**YOUR INSTRUCTIONS:** From the first line to the last, print the data exactly as it appears.

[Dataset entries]
.....

This is an optimization exercise on Yosys and OpenROAD, whose aim is small area, not a production implementation.
Only simulation tests tie the RTL to the original design; equivalence was not proved.
No activity file was given, so power comes from the tool's default toggle rates.

Setup of v29:
## vending_machine
module vending_machine #(
    parameter int NUM_ITEMS    = 10,
    parameter int MAX_CLIENTS  = 100,
    parameter logic [31:0] ADMIN_PASSWORD = 32'hA5A5_F00D
)(
    input  logic               clk,
    input  logic               rst_n,
    input  logic [31:0]        regs_data_in,
    output logic [31:0]        regs_data_out,
    input  logic               regs_we,
    input  logic [7:0]         regs_addr,
    input  logic               id_valid,
    input  logic [8:0]         client_id,
    input  logic [5:0]         coin_in,
    input  logic [1:0]         currency_type,
    input  logic               coin_insert,
    input  logic [NUM_ITEMS-1:0] item_select,
    input  logic               confirm,
    input  logic               admin_mode,
    input  logic [31:0]        admin_password,
    input  logic               tamper_detect,
    input  logic               jam_detect,
    input  logic               power_loss,
    output logic                 access_error,
    output logic [NUM_ITEMS-1:0] item_out,
    output logic [31:0]          change_out,
    output logic                 no_change,
    output logic [NUM_ITEMS-1:0] item_empty,
    output logic [7:0]           client_points,
    output logic                 alarm
);
Size: roughly 4300 cells after synthesis, about 1300 flip-flops, roughly 48000 µm² of cells after synthesis.
clock: 30.0 ns
lec_check: 0
cap_margin: 20
core_margin: 2
core_utilization: 75
place_density: 0.9
slew_margin: 20
synth_hierarchical: 1
standard.sh (not shown) runs the stock make flow with config.mk's settings and CLKGATE_MAP_FILE= SYNTH_SCRIPT=/design/flow/synth_recipe.tcl, a recipe that flattens the netlist after the stock synthesis.
==> flow/flow/run.sh <==
#!/bin/bash
# Own layout flow: the standard ORFS flow (standard.sh), run with a
# private copy of the ORFS scripts in which the ABC mapping script is the
# area-oriented one in flow/abc_area.script, and with the ports buffered
# by the smallest buffer. Clock tree: clkbuf_16 leaf clusters of up to 30
# flip-flops, without dummy loads. All of make's output (every tool) goes to
# flow_make.log here; ORFS keeps each step's log under orfs/logs/.
set -euo pipefail
work=$(pwd)
rm -rf "$work/orfs_scripts"
cp -r "$FLOW_HOME/scripts" "$work/orfs_scripts"
cp "$work/flow/abc_area.script" "$work/orfs_scripts/abc_speed.script"
bash "$work/standard.sh" "SCRIPTS_DIR=$work/orfs_scripts" \
    "BUFFER_PORTS_ARGS=-buffer_cell sky130_fd_sc_hd__buf_1" \
    "CTS_ARGS=-sink_clustering_enable -repair_clock_nets -dont_use_dummy_load -buf_list sky130_fd_sc_hd__clkbuf_16 -sink_clustering_size 30 -sink_clustering_max_diameter 60" \
    finish > "$work/flow_make.log" 2>&1
==> flow/flow/abc_area.script <==
strash
dc2
dch -f
amap
strash
dc2
dch -f
amap
topo
Edits applied to the flow inputs when going from v29 to v49:
Settings: a change of PLACE_DENSITY from 0.9 to 0.75; a change of CORE_UTILIZATION from 75 to 60.
Comparing v29 against v49, there is no change at all in number of hold-slack violations in the final timing report. Cell area after placement up 300 µm² in v49 wrt v29. Against v29, cell count in v49 rose by a few percent. Total inserted antenna cells, v29 and v49: higher on v29.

.....

**TASK ANSWER:**
This is an optimization exercise on Yosys and OpenROAD, whose aim is small area, not a production implementation.
Only simulation tests tie the RTL to the original design; equivalence was not proved.
No activity file was given, so power comes from the tool's default toggle rates.

Setup of v29:
## vending_machine
module vending_machine #(
    parameter int NUM_ITEMS    = 10,
    parameter int MAX_CLIENTS  = 100,
    parameter logic [31:0] ADMIN_PASSWORD = 32'hA5A5_F00D
)(
    input  logic               clk,
    input  logic               rst_n,
    input  logic [31:0]        regs_data_in,
    output logic [31:0]        regs_data_out,
    input  logic               regs_we,
    input  logic [7:0]         regs_addr,
    input  logic               id_valid,
    input  logic [8:0]         client_id,
    input  logic [5:0]         coin_in,
    input  logic [1:0]         currency_type,
    input  logic               coin_insert,
    input  logic [NUM_ITEMS-1:0] item_select,
    input  logic               confirm,
    input  logic               admin_mode,
    input  logic [31:0]        admin_password,
    input  logic               tamper_detect,
    input  logic               jam_detect,
    input  logic               power_loss,
    output logic                 access_error,
    output logic [NUM_ITEMS-1:0] item_out,
    output logic [31:0]          change_out,
    output logic                 no_change,
    output logic [NUM_ITEMS-1:0] item_empty,
    output logic [7:0]           client_points,
    output logic                 alarm
);
Size: roughly 4300 cells after synthesis, about 1300 flip-flops, roughly 48000 µm² of cells after synthesis.
clock: 30.0 ns
lec_check: 0
cap_margin: 20
core_margin: 2
core_utilization: 75
place_density: 0.9
slew_margin: 20
synth_hierarchical: 1
standard.sh (not shown) runs the stock make flow with config.mk's settings and CLKGATE_MAP_FILE= SYNTH_SCRIPT=/design/flow/synth_recipe.tcl, a recipe that flattens the netlist after the stock synthesis.
==> flow/flow/run.sh <==
#!/bin/bash
# Own layout flow: the standard ORFS flow (standard.sh), run with a
# private copy of the ORFS scripts in which the ABC mapping script is the
# area-oriented one in flow/abc_area.script, and with the ports buffered
# by the smallest buffer. Clock tree: clkbuf_16 leaf clusters of up to 30
# flip-flops, without dummy loads. All of make's output (every tool) goes to
# flow_make.log here; ORFS keeps each step's log under orfs/logs/.
set -euo pipefail
work=$(pwd)
rm -rf "$work/orfs_scripts"
cp -r "$FLOW_HOME/scripts" "$work/orfs_scripts"
cp "$work/flow/abc_area.script" "$work/orfs_scripts/abc_speed.script"
bash "$work/standard.sh" "SCRIPTS_DIR=$work/orfs_scripts" \
    "BUFFER_PORTS_ARGS=-buffer_cell sky130_fd_sc_hd__buf_1" \
    "CTS_ARGS=-sink_clustering_enable -repair_clock_nets -dont_use_dummy_load -buf_list sky130_fd_sc_hd__clkbuf_16 -sink_clustering_size 30 -sink_clustering_max_diameter 60" \
    finish > "$work/flow_make.log" 2>&1
==> flow/flow/abc_area.script <==
strash
dc2
dch -f
amap
strash
dc2
dch -f
amap
topo
Edits applied to the flow inputs when going from v29 to v49:
Settings: a change of PLACE_DENSITY from 0.9 to 0.75; a change of CORE_UTILIZATION from 75 to 60.
Comparing v29 against v49, there is no change at all in number of hold-slack violations in the final timing report. Cell area after placement up 300 µm² in v49 wrt v29. Against v29, cell count in v49 rose by a few percent. Total inserted antenna cells, v29 and v49: higher on v29.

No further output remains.